The 25-foot pleasure craft Dawn Trader burns to the waterline just before it exploded in two and sank in the Strait of Juan de Fuca about 4 miles north of Neah Bay. —U.S. Coast Guard photo

The 25-foot pleasure craft Dawn Trader burns to the waterline just before it exploded in two and sank in the Strait of Juan de Fuca about 4 miles north of Neah Bay. —U.S. Coast Guard photo

Coast Guard conducts ‘challenging rescue’ in dense fog as 25-foot boat burns

NEAH BAY — A burning boat, thick fog and cold seas resulted in a dramatic rescue in waters north of Neah Bay by a Coast Guard air crew.

An hour after the skipper of the Dawn Trader, a 25-foot pleasure craft, reported that his boat was on fire Sunday morning and he was abandoning it, a MH-65 Dolphin helicopter crew from Port Angeles located him in a partially submerged life raft near the burning boat.

“It was probably one of the most challenging rescues I’ve ever been on,” said Lt. Cmdr. Edward Geraghty, the copter pilot, said Monday.

The man, who was suffering from severe hypothermia, has not been identified.

The Dawn Trader was not listed as being a registered boat in Clallam or Jefferson counties.

The man was flown to Olympic Medical Center in Port Angeles.

Olympic Medical Center does not release the condition of a patient unless his name is known.

To see more photos and video of this dramatic rescue, go to http://www.d13.uscgnews.com/go/doc/4007/2218266/.

The rescue effort began when dispatchers at Coast Guard Sector Puget Sound in Seattle received the ­mayday call at 11 a.m.

The caller said his boat near the entrance of the Strait of Juan de Fuca had an engine fire that spread, and he was putting on a survival suit and launching his life raft.
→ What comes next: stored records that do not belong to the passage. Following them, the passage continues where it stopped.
## config.mk

```make
export PLATFORM = sky130hd
export DESIGN_NAME = fbpa_div
export DESIGN_NICKNAME = d
export VERILOG_FILES = /design/src/rtl/core/fixed_block_pool_allocator_assert.svh /design/src/rtl/core/fbpa_pkg.sv /design/src/rtl/core/fbpa_div.sv
export SDC_FILE = /design/constraint.sdc
export NUM_CORES = 1
export LEC_CHECK = 0
export ABC_AREA = 1
export BUFFER_PORTS_ARGS = -buffer_cell sky130_fd_sc_hd__buf_2
export CAP_MARGIN = 0
export CORE_ASPECT_RATIO = 1.1
export CORE_MARGIN = 2
export CORE_UTILIZATION = 35
export CTS_CLUSTER_DIAMETER = 30
export CTS_CLUSTER_SIZE = 28
export DETAILED_ROUTE_END_ITERATION = 8
export PLACE_DENSITY_LB_ADDON = 0.15
export SYNTH_ARGS = -nofsm -noshare
export SYNTH_HDL_FRONTEND = slang
export SYNTH_SLANG_ARGS = --single-unit
```

## constraint.sdc

```tcl
create_clock -name clk -period 3.5 [get_ports clk]
set_clock_uncertainty 0.15 [all_clocks]
set_input_delay 0.875 -clock clk [delete_from_list [all_inputs] [get_ports clk]]
set_output_delay 0.875 -clock clk [all_outputs]
set_load 0.1 [all_outputs]
```

## src/rtl/core/fixed_block_pool_allocator_assert.svh

```systemverilog
// assertion macros for the fixed block pool allocator
`ifndef FIXED_BLOCK_POOL_ALLOCATOR_ASSERT_SVH
`define FIXED_BLOCK_POOL_ALLOCATOR_ASSERT_SVH

// condition that holds at every edge out of reset
`define FBPA_ASSERT_ALWAYS(lbl, cond, msg) \
	lbl: assert property (@(posedge clk) disable iff (!arst_n) (cond)) else $error(msg);

// consequence in the cycle after the antecedent
`define FBPA_ASSERT_NEXT(lbl, ante, cons, msg) \
	lbl: assert property (@(posedge clk) disable iff (!arst_n) (ante) |=> (cons)) else $error(msg);

`endif

```

## src/rtl/core/fbpa_pkg.sv

```systemverilog
// shared types, constants and functions of the fixed block pool allocator
package fbpa_pkg;

	localparam int KIND_W      = 2;
	localparam int OFS_W       = 23;
	localparam int BOFS_W      = 22;
	localparam int CNT_W       = 11;
	localparam int SIZE_W      = 13;
	localparam int STAT_W      = 2;
	localparam int CFG_W       = 13;
	localparam int REG_IDX_W   = 1;
	localparam int IN_TDATA_W  = 24;
	localparam int OUT_FIELD_W = STAT_W + BOFS_W + CNT_W + CNT_W;
	localparam int OUT_TDATA_W = 48;

	localparam int DEF_MAX_BLOCKS  = 1024;
	localparam int MAX_BLOCK_BYTES = 4096;

	localparam logic [SIZE_W-1:0] MIN_BLOCK_BYTES = 13'd8;
	localparam logic [SIZE_W-1:0] RST_BLOCK_BYTES = 13'd64;
	localparam logic [CNT_W-1:0]  RST_BLOCKS      = 11'd1024;

	localparam logic [REG_IDX_W-1:0] REG_BLOCK_BYTES    = 1'd0;
	localparam logic [REG_IDX_W-1:0] REG_BLOCKS_IN_POOL = 1'd1;

	localparam logic [KIND_W-1:0] KIND_ALLOC  = 2'd0;
	localparam logic [KIND_W-1:0] KIND_FREE   = 2'd1;
	localparam logic [KIND_W-1:0] KIND_REINIT = 2'd2;

	localparam logic [STAT_W-1:0] STAT_OK        = 2'd0;
	localparam logic [STAT_W-1:0] STAT_EMPTY     = 2'd1;
	localparam logic [STAT_W-1:0] STAT_RANGE     = 2'd2;
	localparam logic [STAT_W-1:0] STAT_UNALIGNED = 2'd3;

	typedef enum logic [1:0] {
		ST_IDLE,
		ST_EXEC,
		ST_DIV,
		ST_DONE
	} fbpa_state_t;

	function automatic logic [SIZE_W-1:0] clamp_size(input logic [SIZE_W-1:0] s);
		logic [SIZE_W-1:0] r;
		r = s;
		if (s < MIN_BLOCK_BYTES) begin
			r = MIN_BLOCK_BYTES;
		end else if (32'(s) > MAX_BLOCK_BYTES) begin
			r = SIZE_W'(MAX_BLOCK_BYTES);
		end
		return r;
	endfunction

	function automatic logic [CNT_W-1:0] clamp_count(input logic [CNT_W-1:0] c,
			input int unsigned max_blocks);
		logic [CNT_W-1:0] r;
		r = c;
		if (c == '0) begin
			r = CNT_W'(1);
		end else if (32'(c) > max_blocks) begin
			r = CNT_W'(max_blocks);
		end
		return r;
	endfunction

endpackage

```

## src/rtl/core/fbpa_div.sv

```systemverilog
// restoring divider, one quotient bit per cycle, for offset by block size
module fbpa_div (
	input  logic                          clk,
	input  logic                          arst_n,
	input  logic                          start,
	input  logic [fbpa_pkg::BOFS_W-1:0]   dividend,
	input  logic [fbpa_pkg::SIZE_W-1:0]   divisor,
	output logic                          done,
	output logic [fbpa_pkg::BOFS_W-1:0]   quotient,
	output logic [fbpa_pkg::SIZE_W-1:0]   remainder
);
	import fbpa_pkg::*;

	localparam int STEP_W = $clog2(BOFS_W + 1);

	logic              busy_q;
	logic              done_q;
	logic [STEP_W-1:0] cnt_q;
	logic [BOFS_W-1:0] quo_q;
	logic [SIZE_W-1:0] rem_q;
	logic [SIZE_W-1:0] dvs_q;

	logic [SIZE_W:0]   trial;
	logic [SIZE_W+1:0] diff;
	logic              ge;
	logic [SIZE_W-1:0] rem_next;

	always_comb begin
		trial    = {rem_q, quo_q[BOFS_W-1]};
		diff     = {1'b0, trial} - {2'b00, dvs_q};
		ge       = !diff[SIZE_W+1];
		rem_next = ge ? diff[SIZE_W-1:0] : trial[SIZE_W-1:0];
	end

	always_ff @(posedge clk or negedge arst_n) begin
		if (!arst_n) begin
			busy_q <= 1'b0;
			done_q <= 1'b0;
			cnt_q  <= '0;
		end else begin
			done_q <= 1'b0;
			if (start) begin
				busy_q <= 1'b1;
				cnt_q  <= STEP_W'(BOFS_W);
			end else if (busy_q) begin
				cnt_q <= cnt_q - STEP_W'(1);
				if (cnt_q == STEP_W'(1)) begin
					busy_q <= 1'b0;
					done_q <= 1'b1;
				end
			end
		end
	end

	always_ff @(posedge clk) begin
		if (start) begin
			quo_q <= dividend;
			rem_q <= '0;
			dvs_q <= divisor;
		end else if (busy_q) begin
			quo_q <= {quo_q[BOFS_W-2:0], ge};
			rem_q <= rem_next;
		end
	end

	assign done      = done_q;
	assign quotient  = quo_q;
	assign remainder = rem_q;

endmodule

```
The helicopter air crew from Air Station/Sector Field Office Port Angeles and a 25-foot response-boat crew from Station Neah Bay were dispatched, and the operators of a nearby civilian vessel also took part in the search.

Both Coast Guard crews arrived in the area at about 11:50 a.m. and began searching for the Dawn Trader in heavy fog.

Visibility varied from 30 feet to 100 feet, Geraghty said.

The Dawn Trader life raft’s onboard GPS malfunctioned and the man’s flares did not fire correctly, further complicating the search.

The air crew used the signal from the man’s handheld marine radio and the direction-finding capabilities of the Dolphin helicopter to locate the life raft.

Also helping was the civilian vessel’s foghorn as they zeroed in on the man’s location.

Geraghty said he could tell that from the sound of the man’s voice as he spoke to rescuers, he was in poor condition.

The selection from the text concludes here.